You may contact us at hello@custosa.com to ask about the personal information we hold about you, to request access, correction, or deletion, or to opt out of non-essential communications. We will respond consistent with applicable law. Depending on where you live, you may have additional rights:

EEA / UK

If you are in the European Economic Area or the United Kingdom, you may have rights to access, rectify, erase, restrict, or object to processing, and to data portability. Our legal bases for processing are typically our legitimate interests (operating and securing the Site and our business, and communicating with business contacts), your consent (where we ask for it), the performance of a contract, and compliance with legal obligations. You may lodge a complaint with your local data protection authority.

California

If you are a California resident, you may have rights under the CCPA/CPRA to know, access, correct, and delete personal information, and to limit certain uses. We do not sell or share personal information as those terms are defined under California law, and we will not discriminate against you for exercising your rights.

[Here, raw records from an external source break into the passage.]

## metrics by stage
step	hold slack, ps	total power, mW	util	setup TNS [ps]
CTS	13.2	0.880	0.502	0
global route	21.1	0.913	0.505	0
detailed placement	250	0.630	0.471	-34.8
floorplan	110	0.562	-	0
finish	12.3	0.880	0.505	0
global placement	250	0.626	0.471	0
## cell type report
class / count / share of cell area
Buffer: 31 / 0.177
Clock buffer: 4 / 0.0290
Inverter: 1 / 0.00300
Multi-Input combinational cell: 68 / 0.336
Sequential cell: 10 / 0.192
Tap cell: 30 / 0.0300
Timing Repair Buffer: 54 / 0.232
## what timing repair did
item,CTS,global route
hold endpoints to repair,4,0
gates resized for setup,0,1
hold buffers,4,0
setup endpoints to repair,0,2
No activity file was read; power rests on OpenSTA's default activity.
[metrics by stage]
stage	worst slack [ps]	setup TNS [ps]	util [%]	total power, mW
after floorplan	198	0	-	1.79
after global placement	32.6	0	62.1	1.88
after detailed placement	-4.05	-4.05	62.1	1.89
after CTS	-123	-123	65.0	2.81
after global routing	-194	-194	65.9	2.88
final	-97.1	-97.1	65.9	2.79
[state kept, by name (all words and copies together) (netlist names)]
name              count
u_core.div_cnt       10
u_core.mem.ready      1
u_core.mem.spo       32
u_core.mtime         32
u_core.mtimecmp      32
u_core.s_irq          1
`config.mk`:
```
export PLATFORM = sky130hd
export DESIGN_NAME = bus_arbiter_flat
export DESIGN_NICKNAME = d
export VERILOG_FILES = /design/src/hw/soc_bus_pkg.sv /design/src/hw/mem_bus_if.sv /design/src/hw/bus_arbiter.sv /design/src/flat_wrapper.sv
export SDC_FILE = /design/constraint.sdc
export NUM_CORES = 1
export LEC_CHECK = 0
export BUFFER_PORTS_ARGS = -buffer_cell sky130_fd_sc_hd__buf_2
export CORE_AREA = 2 2 117 119
export CTS_CLUSTER_DIAMETER = 150
export DETAILED_ROUTE_END_ITERATION = 8
export DIE_AREA = 0 0 119 121
export PLACE_DENSITY = 0.43
export SLEW_MARGIN = 20
export SYNTH_ARGS = -nofsm -noshare
export SYNTH_HDL_FRONTEND = slang
export SYNTH_SLANG_ARGS = --single-unit
```
`constraint.sdc`:
```
create_clock -name clk_main -period 1.9 [get_ports clk_main]
set_input_delay 0.475 -clock clk_main [delete_from_list [all_inputs] [get_ports clk_main]]
set_output_delay 0.475 -clock clk_main [all_outputs]
set_load 0.01 [all_outputs]
```
`src/hw/soc_bus_pkg.sv`:
```
package soc_bus_pkg;

	// width of one bus word and of a byte address
	localparam int WORD_W = 32;
	localparam int ADDR_W = 32;

	// byte lane bits below the word index
	localparam int BYTE_OFF_W = 2;

	typedef logic [WORD_W-1:0] word_t;
	typedef logic [ADDR_W-1:0] addr_t;

	// bus owner as seen by the arbiter
	typedef enum logic {
		HOST_0 = 1'b0,
		HOST_1 = 1'b1
	} host_sel_t;

	// byte address to word index, targets see word addresses only
	function automatic addr_t word_addr(addr_t byte_addr);
		addr_t idx;
		idx = '0;
		idx[ADDR_W-BYTE_OFF_W-1:0] = byte_addr[ADDR_W-1:BYTE_OFF_W];
		return idx;
	endfunction

endpackage
```
`src/hw/mem_bus_if.sv`:
```
`timescale 1ns/10ps

// one bus segment, strobes out and a one cycle ready back
interface mem_bus_if;

	soc_bus_pkg::addr_t a;
	soc_bus_pkg::word_t d;
	logic we;
	logic rd;
	soc_bus_pkg::word_t spo;
	logic ready;

	// side that issues accesses
	modport host (
		output a, d, we, rd,
		input spo, ready
	);

	// side that answers them
	modport dev (
		input a, d, we, rd,
		output spo, ready
	);

endinterface

```
`src/hw/bus_arbiter.sv`:
```
`timescale 1ns/10ps

module bus_arbiter (
	input logic clk_main,
	input logic rst_n,
	input logic req0,
	input logic req1,
	output logic gnt0,
	output logic gnt1,
	mem_bus_if.dev h0,
	mem_bus_if.dev h1,
	mem_bus_if.host bus
);

	soc_bus_pkg::host_sel_t owner;
	logic busy;
	logic owner_req;

	assign owner_req = (owner == soc_bus_pkg::HOST_1) ? req1 : req0;

	// fixed priority on an idle bus and held until the owner lets go
	always_ff @(posedge clk_main) begin
		if (!rst_n) begin
			busy <= 1'b0;
			owner <= soc_bus_pkg::HOST_0;
		end else if (!busy) begin
			if (req0) begin
				busy <= 1'b1;
				owner <= soc_bus_pkg::HOST_0;
			end else if (req1) begin
				busy <= 1'b1;
				owner <= soc_bus_pkg::HOST_1;
			end
		end else if (!owner_req) begin
			busy <= 1'b0;
		end
	end

	assign gnt0 = busy && (owner == soc_bus_pkg::HOST_0);
	assign gnt1 = busy && (owner == soc_bus_pkg::HOST_1);

	// winner onto the shared segment
	assign bus.a = gnt1 ? h1.a : h0.a;
	assign bus.d = gnt1 ? h1.d : h0.d;
	assign bus.we = (gnt0 && h0.we) || (gnt1 && h1.we);
	assign bus.rd = (gnt0 && h0.rd) || (gnt1 && h1.rd);

	// owner only changes a cycle after release and still names
	// the host whose last strobe is being answered
	assign h0.spo = (owner == soc_bus_pkg::HOST_0) ? bus.spo : '0;
	assign h1.spo = (owner == soc_bus_pkg::HOST_1) ? bus.spo : '0;
	assign h0.ready = bus.ready && (owner == soc_bus_pkg::HOST_0);
	assign h1.ready = bus.ready && (owner == soc_bus_pkg::HOST_1);

	// a grant stays put while its request is held
	gnt_held: assert property (
		@(posedge clk_main) disable iff (!rst_n)
		(gnt0 && req0) || (gnt1 && req1) |=> $stable({gnt0, gnt1})
	);

	gnt0_needs_req: assert property (
		@(posedge clk_main) disable iff (!rst_n)
		$rose(gnt0) |-> $past(req0)
	);

	gnt1_needs_req: assert property (
		@(posedge clk_main) disable iff (!rst_n)
		$rose(gnt1) |-> $past(req1)
	);

endmodule

```
`src/flat_wrapper.sv`:
```
// flat-port wrapper written by rule: the top's interface ports become plain ports
module bus_arbiter_flat 
  (clk_main, rst_n, req0, req1, gnt0, gnt1, h0_a, h0_d, h0_we, h0_rd, h0_spo, h0_ready, h1_a, h1_d, h1_we, h1_rd, h1_spo, h1_ready, bus_a, bus_d, bus_we, bus_rd, bus_spo, bus_ready);
  mem_bus_if h0_i ();
  mem_bus_if h1_i ();
  mem_bus_if bus_i ();
  input logic clk_main;
  input logic rst_n;
  input logic req0;
  input logic req1;
  output logic gnt0;
  output logic gnt1;
  input wire logic [$bits(h0_i.a)-1:0] h0_a;
  input wire logic [$bits(h0_i.d)-1:0] h0_d;
  input wire logic [$bits(h0_i.we)-1:0] h0_we;
  input wire logic [$bits(h0_i.rd)-1:0] h0_rd;
  output wire logic [$bits(h0_i.spo)-1:0] h0_spo;
  output wire logic [$bits(h0_i.ready)-1:0] h0_ready;
  input wire logic [$bits(h1_i.a)-1:0] h1_a;
  input wire logic [$bits(h1_i.d)-1:0] h1_d;
  input wire logic [$bits(h1_i.we)-1:0] h1_we;
  input wire logic [$bits(h1_i.rd)-1:0] h1_rd;
  output wire logic [$bits(h1_i.spo)-1:0] h1_spo;
  output wire logic [$bits(h1_i.ready)-1:0] h1_ready;
  output wire logic [$bits(bus_i.a)-1:0] bus_a;
  output wire logic [$bits(bus_i.d)-1:0] bus_d;
  output wire logic [$bits(bus_i.we)-1:0] bus_we;
  output wire logic [$bits(bus_i.rd)-1:0] bus_rd;
  input wire logic [$bits(bus_i.spo)-1:0] bus_spo;
  input wire logic [$bits(bus_i.ready)-1:0] bus_ready;
  assign h0_i.a = h0_a;
  assign h0_i.d = h0_d;
  assign h0_i.we = h0_we;
  assign h0_i.rd = h0_rd;
  assign h0_spo = h0_i.spo;
  assign h0_ready = h0_i.ready;
  assign h1_i.a = h1_a;
  assign h1_i.d = h1_d;
  assign h1_i.we = h1_we;
  assign h1_i.rd = h1_rd;
  assign h1_spo = h1_i.spo;
  assign h1_ready = h1_i.ready;
  assign bus_a = bus_i.a;
  assign bus_d = bus_i.d;
  assign bus_we = bus_i.we;
  assign bus_rd = bus_i.rd;
  assign bus_i.spo = bus_spo;
  assign bus_i.ready = bus_ready;
  bus_arbiter u_core (.clk_main(clk_main), .rst_n(rst_n), .req0(req0), .req1(req1), .gnt0(gnt0), .gnt1(gnt1), .h0(h0_i), .h1(h1_i), .bus(bus_i));
endmodule
```
* Word level (Yosys, flattened, before mapping)
Cells that the tools add are included.
Widths: inputs -> output; s select.
** Word-level totals
- Flip-flop bits (word level) :: 2
- Input bits :: 169
- Output and inout port bits :: 134
- Word-level logic and storage cells :: 27
** Operators by class
- Mux-type cells :: 11
- Bitwise operators :: 2
- Reduce and logical (&&, ||, !) cells :: 12
** Operators with widths (number)
- $mux 32 :: 4
- $logic_and 1x1->1 :: 8
- $mux 1 :: 7
- $logic_or 1x1->1 :: 2
- $not 1->1 :: 2
- $reduce_and 2->1 :: 1
- $reduce_bool 2->1 :: 1

* Depth between registers and ports, before layout
Gate-level depths: netlist of run 1.
- Word-level depth :: 4
- Gate-level depth with buffers :: 5
- Mapped depth without buffers :: 2

* Worst setup path after synthesis of run 1
Ideal clock, no wire load.
- Path kind :: register to output
- Start :: register u_core.owner
- End :: output bus_a[0]
- Arrival :: 1.137 ns
- Required time :: 1.425 ns
- Slack :: 0.288 ns
- Stages on the path, launching flop included :: 6
- Path buffers :: 3
- Path through :: dfxtp_1 > buf_4 > nand2_1 > buf_6 > buf_6 > mux2_4
** Between the ends
- Longest elaborated chain between the ends :: 2
** RTL lines
- from (decl) :: line bus_arbiter.sv:15 : soc_bus_pkg::host_sel_t owner;
- from (signal assigned) :: line bus_arbiter.sv:25 : owner <= soc_bus_pkg::HOST_0;
- from (signal assigned) :: line bus_arbiter.sv:29 : owner <= soc_bus_pkg::HOST_0;
- from (signal assigned) :: line bus_arbiter.sv:32 : owner <= soc_bus_pkg::HOST_1;
- $logic_and 1x1->1 :: line bus_arbiter.sv:40 : assign gnt1 = busy && (owner == soc_bus_pkg::HOST_1);
- $mux 32 :: line bus_arbiter.sv:43 : assign bus.a = gnt1 ? h1.a : h0.a;
- to (decl) :: line flat_wrapper.sv:25 : output wire logic [$bits(bus_i.a)-1:0] bus_a;
Every way passes these cells.

* Final worst setup path of run 1
- Start :: register u_core.busy
- End :: output bus_d[1]
** Between the ends
- Longest elaborated chain between the ends :: 2
** RTL lines
- from (decl) :: line bus_arbiter.sv:16 : logic busy;
- from (signal assigned) :: line bus_arbiter.sv:24 : busy <= 1'b0;
- from (signal assigned) :: line bus_arbiter.sv:28 : busy <= 1'b1;
- from (signal assigned) :: line bus_arbiter.sv:31 : busy <= 1'b1;
- $logic_and 1x1->1 :: line bus_arbiter.sv:40
- $mux 32 :: line bus_arbiter.sv:44 : assign bus.d = gnt1 ? h1.d : h0.d;
- to (decl) :: line flat_wrapper.sv:26 : output wire logic [$bits(bus_i.d)-1:0] bus_d;
Every way passes these cells.

==> results of run 1 <==
repair_timing:
| action | CTS | global route |
|---|---|---|
| setup buffers | 0 | 3 |
| resized for setup | 2 | 2 |
| gates cloned | 0 | 1 |
| setup endpoints to repair | 56 | 51 |
| pin swaps | 1 | 1 |
metrics by stage:
stage               instances  util [%]
finish                    641      26.2
global route              639      26.1
CTS                       635      25.8
detailed placement        632      25.2
global placement          632      25.2
floorplan                 160         -
layer usage:
layer  part of all wire [%]  up-vias  track usage, %
met2                     49      178            19.9
met4                   0.48        0            1.34
li1                       -     1150               -
met3                     12        2            3.99
met1                     38     1030            12.4
met5                      0        -               0
cell type report:
type / count / area, um^2
Antenna cell: 2 / 5.00
Clock buffer: 3 / 75.1
Fill cell: 1445 / 9660
Inverter: 3 / 11.3
Multi-Input combinational cell: 141 / 1420
Sequential cell: 2 / 47.5
Tap cell: 176 / 220
Timing Repair Buffer: 314 / 1640
sequential cells by signal, indices dropped and copies added (netlist names):
register / flops
u_core.owner: 1
u_core.busy: 1
critical path, cell delays in order, from the launching register on:
cell,delay [ns]
dfxtp_4,0.37
nand2_8,0.12
buf_12,0.17
mux2_2,0.34
buf_2,0.14
cells in the final DEF (no fill, tap or decap):
cell type / Yosys / final
buf_12: 0 / 3
clkbuf_16: 0 / 3
buf_4: 1 / 9
o221a_2: 2 / 2
a21boi_0: 1 / 1
nand2_4: 0 / 1
buf_2: 1 / 302
mux2_2: 15 / 15
nand2b_1: 1 / 1
nor2b_1: 36 / 36
and2_1: 33 / 33
mux2_4: 49 / 49
inv_1: 3 / 3
mux2i_1: 2 / 2
nand2_8: 0 / 1
dfxtp_4: 0 / 2
diode_2: 0 / 2
worst max path at each step:
stage | from | end | slack [ns] | cells past startpoint
floorplan | u_core.owner$_SDFFE_PN0P_ | bus_a[0] | 0.29 | 5
global placement | u_core.owner$_SDFFE_PN0P_ | bus_d[0] | 0.18 | 4
detailed placement | u_core.busy$_SDFF_PN0_ | bus_d[0] | 0.17 | 4
CTS | u_core.owner$_SDFFE_PN0P_ | bus_d[1] | 0.008 | 4
global route | u_core.owner$_SDFFE_PN0P_ | bus_d[1] | 0.003 | 4
finish | u_core.busy$_SDFF_PN0_ | bus_d[1] | 0.06 | 4
cells by family (layout without fill, tap and decap cells):
| family | Yosys count | in the layout | synth area share (%) |
|---|---|---|---|
| and+or+nand+nor | 71 | 72 | 28.4 |
| AOI/OAI and AO/OA | 3 | 3 | 1.93 |
| buffers and inverters | 18 | 320 | 7.57 |
| muxes | 66 | 66 | 59.5 |
| DFF | 2 | 2 | 2.58 |
| other | 0 | 2 | 0 |
report_power, final:
part	internal [mW]	switching (mW)	total, mW
sequential	0.0454	0.0102	0.0556
combinational	0.425	0.319	0.743
clock	0.268	0.0455	0.313
total	0.737	0.375	1.11
==> run metrics, run 1 <==
Core Rows 42; max_cap viols 0; fraction of the yosys area taken by sequential cells 2.58%; PD cells 325 nW/um^2; Worst slew margin 84.0%; via count 2360; synthesized net count 329; GRT Resource Usage Total 10.9%; TritonCTS clock tree done; GP Congestion 0.756; number of global-route vias before repair 2272; initial drt markers 37; clk root buf clkbuf_16; setup ws final 0.0593 ns; critical path class reg2out; Avg Cell Area, Syn 9.71 um^2; WP data required 1.42 ns; DR WL/cell 13.7 um; layout cells sized above 1 83.6%; DRC Markers 0; IO buf count 302; Pre-antenna DRT Iters 4; Final Power 1.11 mW; max-slew violation count 0; setup_tns 0 ns; clk buf depth 2; R2R depth 3; hold path cells 2; EDFF count, synth 0; largest cells by area after synthesis mux2_4, nor2b_1, and2_1; area growth from synthesis to layout 120%; status completed; Leak 2.14 nW; I/O Pins 303; final worst path period share 96.9%; DP Area 3290 um^2; CP Capture Type output pin; Synth Flop Type dfxtp_1; global-route wire length before repair 12.2 mm; most common library cells after synthesis mux2_4, nor2b_1, and2_1; final net count 634; nature of the critical path startpoint flop; worst hold path class in2reg; final-report hold violation count 0; synthesis-stage register bit count 2; yosys warns 0; H-tree levels 1; peak supply drop 0.369 mV; r2r startpoint u_core.owner$_SDFFE_PN0P_; top cell type's share of synthesized area 47.3%; count leader, synth mux2_4; RSZ-0062 raised after global routing no; Antenna Nets Post-Route 0; R2R Path End u_core.busy$_SDFF_PN0_; final std cell area, no fill 3420 um^2; max frequency 543 MHz; Hold Crit Start rst_n; Arr. time, crit path 1.37 ns; clock skew 0.00316 ns; async set-reset flop share out of synthesis 0%; Initial Util 11.9%; die area 14400 um^2; CTS sink cnt 2; # setup viols final 0; Crit Path Max Fanout 15; Place WS 0.171 ns; chip width 119 um; CTS buffer count 3; initial antenna violation count 3; Post-CTS Hold Fix Bufs 0; Congestion Overflow GR 0; Min Hold Slack 0.517 ns; Hold Path Sink u_core.owner$_SDFFE_PN0P_; worst slew pin tran 0.239 ns; WL final 8.77 mm; Yosys cell types 15; Vias/cell 3.68; Clock transition at path regs 0.03 ns; Core Area 13100 um^2; Die H 121 um; Worst-Skew Late Latency 0.22 ns; largest net degree at the start of global routing 72; HPWL after DPL 7.97 mm; Post-Synthesis Cells 160; flop-to-flop setup slack 0.74 ns; Tmin final 1.84 ns; Post-Syn Area 1550 um^2; area leader, netlist mux2_4
(Power assumes the default switching activity.)
==> run 2: changes to the inputs <==
==> constraint.sdc (replaced) <==
create_clock -name clk_main -period 1.89 [get_ports clk_main]
set_input_delay 0.4725 -clock clk_main [delete_from_list [all_inputs] [get_ports clk_main]]
set_output_delay 0.4725 -clock clk_main [all_outputs]
set_load 0.01 [all_outputs]
==> run 2 against run 1 <==
Cell count did not move; critical endpoint is now bus_a[15]; via count up 0.13%; total power increased by 0.85%.
==> run metrics, run 2 (synthesis gave the netlist of run 1 again) <==
status completed; WL final 8.77 mm (about the same); Initial Util 11.9% (unchanged); HPWL after DPL 7.97 mm (unchanged); Vias/cell 3.69 (+0.13%); IO buf count 302 (unchanged); RSZ-0062 raised after global routing no; GRT Resource Usage Total 10.9% (unchanged); Congestion Overflow GR 0 (unchanged); Core Rows 42 (unchanged); Arr. time, crit path 1.37 ns (about the same); # setup viols final 0 (unchanged); CP startpoint u_core.owner$_SDFFE_PN0P_; slowest stage cell, crit path dfxtp_4; CP Capture Type output pin; most common cell after layout, fill and taps aside buf_2; setup ws final 0.0494 ns (-0.00988 ns); number of global-route vias before repair 2272 (unchanged); setup_tns 0 ns (unchanged); area growth from synthesis to layout 121%; GP Congestion 0.756 (unchanged); r2r startpoint u_core.owner$_SDFFE_PN0P_; most frequent cells in the layout buf_2, mux2_4, nor2b_1; WP data required 1.42 ns (about the same); CP bufs+invs 2 (unchanged); Pre-antenna DRT Iters 4 (unchanged); final worst path period share 97.4%; global-route wire length before repair 12.2 mm (unchanged); clk root buf clkbuf_16; die area 14400 um^2 (unchanged); critical path class reg2out; Worst slew margin 84.0% (about the same); via count 2363 (+0.13%); PD cells 326 nW/um^2 (+0.44%); DR WL/cell 13.7 um (about the same); Regs by FF count u_core.busy x1, u_core.owner x1; Die H 121 um (unchanged); delay-heaviest family, CP flip-flops; worst hold path class in2reg; TritonCTS clock tree done; Tmin final 1.84 ns; Place WS 0.164 ns (-0.00750 ns); clk buf depth 2 (unchanged); Worst-Skew Late Latency 0.22 ns (about the same); CTS sink cnt 2 (unchanged); Final Power 1.12 mW (+0.85%); slowest stage delay, CP 0.40 ns (+0.03 ns); max-slew violation count 0 (unchanged); initial antenna violation count 3 (unchanged); critical path, cell by cell nand2_8 -> buf_4 -> mux2_4 -> buf_2; max frequency 543 MHz; initial drt markers 30 (-19%); max_cap viols 0 (unchanged); Hold Crit Start rst_n; final net count 634 (unchanged); Leak 2.15 nW (+0.43%); Crit Path Max Fanout 7 (-8); chip width 119 um (unchanged); I/O Pins 303 (unchanged); final-report hold violation count 0 (unchanged); largest net degree at the start of global routing 72 (unchanged); clock skew 0.00316 ns (unchanged); DRC Markers 0 (unchanged); worst slew pin tran 0.239 ns (-0.0000823 ns); H-tree levels 1 (unchanged); Clock transition at path regs 0.03 ns (about the same); Core Area 13100 um^2 (unchanged); CTS buffer count 3 (unchanged); layout cells sized above 1 83.6% (unchanged); peak supply drop 0.371 mV (+0.48%); Antenna Nets Post-Route 0 (unchanged); nature of the critical path startpoint flop
## run 2: cell types whose count changed in the layout (fill, tap and decap cells not counted)
cell,before,now
buf_6,0,2
mux2_4,49,50
buf_2,302,301
buf_4,9,8
mux2_2,15,14
## run 2: cell type report
cell class                      count  area, um^2
Clock buffer                        3        75.1
Timing Repair Buffer              314        1650
Multi-Input combinational cell    141        1430
Antenna cell                        2        5.00
Fill cell                        1443        9650
Tap cell                          176         220
Inverter                            3        11.3
Sequential cell                     2        47.5
## run 2: report_power, final
part           leakage (nW)  total, mW  internal [mW]  switching, mW
logic                  2.10      0.751          0.430          0.321
registers            0.0178     0.0558         0.0456         0.0102
clock network        0.0370      0.315          0.269         0.0458
## run 2: worst paths after layout
check	to	slack (ns)	cells after the start
worst max-delay path	bus_a[15]	0.05	4
worst min-delay path	u_core.owner$_SDFFE_PN0P_	0.51	2
worst max register to register	u_core.busy$_SDFF_PN0_	0.73	3
worst min register to register	u_core.owner$_SDFFE_PN0P_	0.77	2
## run 2: through the flow
stage          hold slack (ns)  area (um^2)  cells  utilization [%]
2_1_floorplan            0.589         1550    160                -
3_3_place_gp             0.735         3290    632             25.2
3_5_place_dp             0.740         3290    632             25.2
4_1_cts                  0.511         3380    635             25.8
5_1_grt                  0.516         3430    639             26.2
6_report                 0.514         3440    641             26.3
## run 2: per-layer routing
| metal | wire length, um | vias to the layer above | GRT usage [%] |
|---|---|---|---|
| li1 | - | 1151 | - |
| met1 | 3360 | 1032 | 12.4 |
| met2 | 4320 | 178 | 19.9 |
| met3 | 1040 | 2 | 3.99 |
| met4 | 42 | 0 | 1.34 |
| met5 | 0 | - | 0 |
## run 2: timing repair
action | in CTS | in global routing
setup endpoints to repair | 57 | 56
pin swaps | 1 | 1
cloned | 0 | 1
gates resized for setup | 2 | 5
hold buffers | 0 | 0
setup buffers | 0 | 3
==> run 3: changes to the inputs <==
--- a/config.mk
+++ b/config.mk
@@ -5,12 +5,13 @@
 export SDC_FILE = /design/constraint.sdc
 export NUM_CORES = 1
 export LEC_CHECK = 0
+export ABC_AREA = 1
 export BUFFER_PORTS_ARGS = -buffer_cell sky130_fd_sc_hd__buf_2
 export CORE_AREA = 2 2 117 119
 export CTS_CLUSTER_DIAMETER = 150
 export DETAILED_ROUTE_END_ITERATION = 8
 export DIE_AREA = 0 0 119 121
-export PLACE_DENSITY = 0.43
+export PLACE_DENSITY = 0.42
 export SLEW_MARGIN = 20
 export SYNTH_ARGS = -nofsm -noshare
 export SYNTH_HDL_FRONTEND = slang
==> run 3 against run 2 <==
Global-route usage decreased by 0.41 points; critical path type unchanged; cell count increased by 30%; total power decreased by 4.3%; critical endpoint is now bus_a[30]; count of clock-buffer cells in the layout unchanged.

To exercise any right, email hello@custosa.com; we may need to verify your identity before responding.

09International transfers

We are based in the United States and may process and store information in the United States and other countries. Where we transfer personal information from the EEA, the UK, or other regions, we rely on appropriate safeguards (such as Standard Contractual Clauses) where required.

10Children's privacy

The Site and the Custosa service are intended for businesses and are not directed to children. We do not knowingly collect personal information from children under 16. If you believe a child has provided us personal information, contact us and we will delete it.

11Changes to this policy

We may update this policy from time to time. When we do, we will revise the "Last updated" date above, and material changes will be reflected on this page. Your continued use of the Site after an update means you accept the revised policy.

12Contact

Questions or requests: hello@custosa.com.
Custosa Inc., 131 Continental Drive, Suite 305, Newark, Delaware 19713, USA.